Exercise brief
Find each line below that includes "reset", then copy it.

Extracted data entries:
## design/flow/design.v

```verilog
module mem_registradores(
  input         clk,
  input         w,
  input  [4:0]  dst1,
  input  [4:0]  src1,
  input  [4:0]  src2,
  output [31:0] v1,
  output [31:0] v2,
  input  [31:0] t1);
reg [31:0] memory [31:0];
assign v1 = memory[src1];
assign v2 = memory[src2];
always @(posedge clk) begin
  if (w) begin
    memory[dst1] <= t1;
  end
end
endmodule
module alu(
  input [31:0] v1,
  input [31:0] v2,
  input [4:0]  op,
  output [31:0] alu_out);
reg [31:0] alu_out_reg;
assign alu_out = alu_out_reg;
always @(v1, v2, op) begin
  case(op)
    0: alu_out_reg = v1 + v2;
    1: alu_out_reg = v1 - v2;
    2: alu_out_reg = v1 * v2;
    3: alu_out_reg = v1 << v2;
    4: alu_out_reg = v1 & v2;
    5: alu_out_reg = v1 | v2;
    default: alu_out_reg = 32'd0;
  endcase
end
endmodule
module inst_decoder(
  input [31:0] instruction,
  output b,  
  output w,  
  output [4:0] op,  
  output i,  
  output [4:0] imm,  
  output [4:0] dst1,  
  output [4:0] src1,  
  output [4:0] src2);  
  assign op   = instruction[31:27];
  assign b    = instruction[26];
  assign w    = instruction[25];
  assign i    = instruction[24];
  assign dst1 = instruction[23:19];
  assign src1 = instruction[18:14];
  assign src2 = instruction[13:9];
  assign imm  = instruction[8:4];
endmodule
module processor(
  input clk,
  input rst,
  input [31:0] instruction,
  output [31:0] instruction_addr);
  wire b, w, i;
  wire [4:0] op;
  wire [4:0] imm;
  wire [4:0] dst1;
  wire [4:0] src1;
  wire [4:0] src2;
  wire [31:0] alu_out;
  wire [31:0] t1;
  wire [31:0] v1;
  wire [31:0] v2;
  assign t1 = i ? alu_out : imm;
  reg [31:0] pc;
  assign instruction_addr = pc;
  always @(posedge clk) begin
    if (rst)
      pc <= 0;
    else if (b)
      pc <= pc + t1;
    else
      pc <= pc + 1;
  end
  mem_registradores R(
    clk,
    w,
    dst1,
    src1,
    src2,
    v1,
    v2,
    t1);
  alu A(
    v1,
    v2,
    op,
    alu_out);
  inst_decoder D(
    instruction, 
    b, 
    w, 
    op, 
    i, 
    imm, 
    dst1, 
    src1, 
    src2);
  endmodule
```
==> flow/design.v (excerpt) <==
module lidar_system_top (
    input  wire clk,
    input  wire rst,
    input  wire rx,      
    output wire tx,      
    output wire [15:0] dbg_max_idx,
    output wire [15:0] dbg_min_idx,
    output wire [15:0] dbg_max_dist,
    output wire [15:0] dbg_min_dist,
    output wire [15:0] dbg_obs_alert,
    output wire [15:0] dbg_max_angle,
    output wire [15:0] dbg_min_angle,
    output wire        dbg_angle_done
);
Size: ~450 flip-flops, about 120 I/O pins, ~53000 um2 of cells after synthesis.
export LEC_CHECK = 0
export CAP_MARGIN = 40
export CORE_ASPECT_RATIO = 0.5
export CORE_MARGIN = 2
export CORE_UTILIZATION = 72
export CTS_CLUSTER_SIZE = 90
export GPL_ROUTABILITY_DRIVEN = 0
export GPL_TIMING_DRIVEN = 1
export MAX_ROUTING_LAYER = met4
export PLACE_DENSITY_LB_ADDON = 0.06
export SETUP_SLACK_MARGIN = 1.76
export SLEW_MARGIN = 20
export TNS_END_PERCENT = 5
create_clock -name core_clock -period 6.96 [get_ports {clk}]
run.sh (not shown) runs the stock make flow with config.mk's settings and CLKGATE_MAP_FILE=.
The baseline reached the layout checks and failed them: setup timing.
Rerun with:
- CAP_MARGIN: 40 -> 20
- CORE_ASPECT_RATIO: 0.5 -> not set
- CTS_CLUSTER_SIZE: 90 -> not set
- GPL_ROUTABILITY_DRIVEN: 0 -> not set
- GPL_TIMING_DRIVEN: 1 -> not set
- MAX_ROUTING_LAYER: met4 -> not set
- PLACE_DENSITY: not set -> 0.66
- PLACE_DENSITY_LB_ADDON: 0.06 -> not set
- SETUP_SLACK_MARGIN: 1.76 -> not set
- TNS_END_PERCENT: 5 -> not set
- clock period: 6.96 -> 7.88 ns (I/O delays scaled with it)
The changed run completed, yet does not pass: setup timing.
Setup slack is better by 1.3 ns.
Cell count shrinks by 2.1%.
Design area drops by 2.4%.
Maximum frequency rose by 4.4%.
First-iteration DRC count decreases by 31%.
Design cpu, start of the top module:
module cpu(clk,reset,s,load,in,out,N,V,Z,w);
  input clk, reset, s, load;
  input [15:0] in;
  output [15:0] out;
  output N, V, Z, w;
  wire [15:0] inst_reg_out;
  Load_enabled_register #(16) instruction_register(clk, load, in, inst_reg_out);
  wire [2:0] nsel, opcode, readnum, writenum;
  wire [1:0] op, ALUop, shift;
  wire [15:0] sximm5, sximm8;
  Inst_dec instruction_decoder(inst_reg_out, nsel, opcode, op, ALUop, sximm5, sximm8, shift, readnum, writenum);
  wire [1:0] vsel;
  wire loada, loadb, asel, bsel, loadc, loads, write; 
  Controller datapath_controller(clk, s, reset, opcode, op, w, loada, loadb, loadc, loads, asel, bsel, vsel, nsel, write);
  datapath DP(.clk(clk),  
                .readnum(readnum), .vsel(vsel), .loada(loada), .loadb(loadb),   
                .shift(shift), .asel(asel), .bsel(bsel), .ALUop(ALUop), .loadc(loadc), .loads(loads), .sximm5(sximm5),  
                .writenum(writenum), .write(write), .sximm8(sximm8), .mdata(16'b0), .PC(8'b0),  
                .status({V, N, Z}), .datapath_out(out)  
              );
endmodule
Settings: LEC_CHECK=0, ABC_AREA=0, CAP_MARGIN=0, CELL_PAD_IN_SITES_DETAIL_PLACEMENT=1, CELL_PAD_IN_SITES_GLOBAL_PLACEMENT=1, CORE_MARGIN=8, CORE_UTILIZATION=49, CTS_CLUSTER_SIZE=35, GPL_ROUTABILITY_DRIVEN=0, GPL_TIMING_DRIVEN=0, MIN_ROUTING_LAYER=met1, PLACE_DENSITY_LB_ADDON=0.21, SETUP_SLACK_MARGIN=-0.13, SLEW_MARGIN=5; clock period 6.59 ns.
run.sh (not shown) runs the stock make flow with config.mk's settings and CLKGATE_MAP_FILE=.
The first run produced a clean layout.
Edit:
==> flow/config.mk (replaced) <==
export PLATFORM = sky130hd
export DESIGN_NAME = cpu
export DESIGN_NICKNAME = cpu
export VERILOG_FILES = /design/flow/design.v
export SDC_FILE = /design/flow/constraint.sdc
export NUM_CORES = 4
export LEC_CHECK = 0
export ABC_AREA = 0
export CAP_MARGIN = 40
export CORE_ASPECT_RATIO = 0.5
export CORE_MARGIN = 2
export CORE_UTILIZATION = 49
export CTS_CLUSTER_DIAMETER = 348
export CTS_CLUSTER_SIZE = 99
export GPL_TIMING_DRIVEN = 0
export MIN_ROUTING_LAYER = met1
export PLACE_DENSITY = 0.38
export SLEW_MARGIN = 20
export TNS_END_PERCENT = 10
==> flow/constraint.sdc (replaced) <==
create_clock -name core_clock -period 9.03 [get_ports {clk}]
set_input_delay 1.8060 -clock core_clock [delete_from_list [all_inputs] [get_ports {clk}]]
set_output_delay 1.8060 -clock core_clock [all_outputs]
set_load 0.01 [all_outputs]
The changed run finished clean.
Design area climbs by 1.1%.
First-iteration DRC count climbs by 55%.
Setup slack improves by 2500 ps.
Area after synthesis does not change.
Clock power falls by 24%.
Worst hold slack is better by 35 ps.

Task output
module cpu(clk,reset,s,load,in,out,N,V,Z,w);
  input clk, reset, s, load;
  Controller datapath_controller(clk, s, reset, opcode, op, w, loada, loadb, loadc, loads, asel, bsel, vsel, nsel, write);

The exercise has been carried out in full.